ARCHBISHOP FOLEY: CINEMA AT THE SERVICE OF MANKIND
VATICAN CITY, NOV 23, 2005 (VIS) - Yesterday evening, Archbishop John P. Foley, president of the Pontifical Council for Social Communications, inaugurated the 9th International Congress on Cinema and Spirituality, which is being held in Rome's "Roma Tre" University on November 22 and 23.
Referring to the theme of this year's gathering, "the temptation to believe," the archbishop said that submitting to such temptation "means starting along the road of the difficult search for Truth in a world such as today's which swings from religious indifference to religious extremism; it means responding to God despite human incredulity, which can never be completely overcome, it means undertaking an act of courage, a leap of quality at the existential level."
The president of the Pontifical Council recalled how in various films "the temptation to believe ... has given rise to a dialogue between human beings and God, a dialogue capable of stimulating spectators to profound reflection, bringing them face to face with their own intimate identity and with their fellow men."
"The great film directors," the archbishop continued, "know how to tell the stories of men and women of all times and cultures to the men and women of today, echoing personal experiences of great intensity.
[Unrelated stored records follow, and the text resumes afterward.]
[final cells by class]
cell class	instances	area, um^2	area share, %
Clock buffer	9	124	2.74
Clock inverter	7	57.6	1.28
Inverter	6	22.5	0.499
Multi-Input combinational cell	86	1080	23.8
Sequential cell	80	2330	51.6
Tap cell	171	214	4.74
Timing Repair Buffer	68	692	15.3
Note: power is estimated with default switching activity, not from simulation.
And it is precisely this valuable potential of cinema that leads me to hope that it will continue to place itself at the service of mankind, guiding man to a spiritual understanding of his own essence."
Archbishop Foley highlighted the fact that "cinema has traversed more than one hundred years," yet it "continues to amaze us, to make us think and question ourselves through the masterful art of those artists who have chosen to share their spiritual experience with the spectator."